§ **TASK PROMPT**
Nothing but the lines holding the string "global" should appear in the answer. Copy them from the entries.

[Saved entries]

* * * *

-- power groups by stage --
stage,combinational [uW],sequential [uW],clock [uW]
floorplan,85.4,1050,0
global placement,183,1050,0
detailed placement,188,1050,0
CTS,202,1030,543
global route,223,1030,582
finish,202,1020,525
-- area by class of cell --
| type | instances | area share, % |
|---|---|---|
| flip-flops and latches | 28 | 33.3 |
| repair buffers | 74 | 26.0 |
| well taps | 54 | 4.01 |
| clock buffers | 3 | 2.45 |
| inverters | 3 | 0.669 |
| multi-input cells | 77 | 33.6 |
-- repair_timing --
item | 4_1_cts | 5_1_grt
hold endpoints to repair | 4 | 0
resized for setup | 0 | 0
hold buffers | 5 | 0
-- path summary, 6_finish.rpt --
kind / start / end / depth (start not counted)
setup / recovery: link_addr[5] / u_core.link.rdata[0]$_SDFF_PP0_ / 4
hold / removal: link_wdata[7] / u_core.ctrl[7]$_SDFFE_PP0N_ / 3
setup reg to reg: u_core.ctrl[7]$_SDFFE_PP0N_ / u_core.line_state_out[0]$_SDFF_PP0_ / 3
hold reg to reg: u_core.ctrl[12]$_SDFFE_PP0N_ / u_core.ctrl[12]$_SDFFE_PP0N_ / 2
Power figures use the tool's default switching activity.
$ cat config.mk
export PLATFORM = sky130hd
export DESIGN_NAME = spi_frame_host
export DESIGN_NICKNAME = d
export VERILOG_FILES = /design/src/spi_host_pkg.sv /design/src/pin_sync.sv /design/src/dev_reg_access.sv /design/src/spi_frame_host.sv
export VERILOG_INCLUDE_DIRS = /design/src /design/src/src
export SDC_FILE = /design/constraint.sdc
export NUM_CORES = 1
export LEC_CHECK = 0
export BUFFER_PORTS_ARGS = -buffer_cell sky130_fd_sc_hd__buf_2
export CORE_ASPECT_RATIO = 2
export CORE_MARGIN = 5
export CORE_UTILIZATION = 54
export CTS_CLUSTER_SIZE = 24
export DETAILED_ROUTE_END_ITERATION = 10
export PLACE_DENSITY = 0.79
export SYNTH_ARGS = -nofsm -noshare
export SYNTH_HDL_FRONTEND = slang
export SYNTH_SLANG_ARGS = --single-unit
$ cat constraint.sdc
create_clock -name CORE_CLK -period 3.1 [get_ports CORE_CLK]
set_input_delay 0.62 -clock CORE_CLK [delete_from_list [all_inputs] [get_ports CORE_CLK]]
set_output_delay 0.62 -clock CORE_CLK [all_outputs]
set_load 0.1 [all_outputs]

* * * *

§ **REPLY**
global placement,183,1050,0
global route,223,1030,582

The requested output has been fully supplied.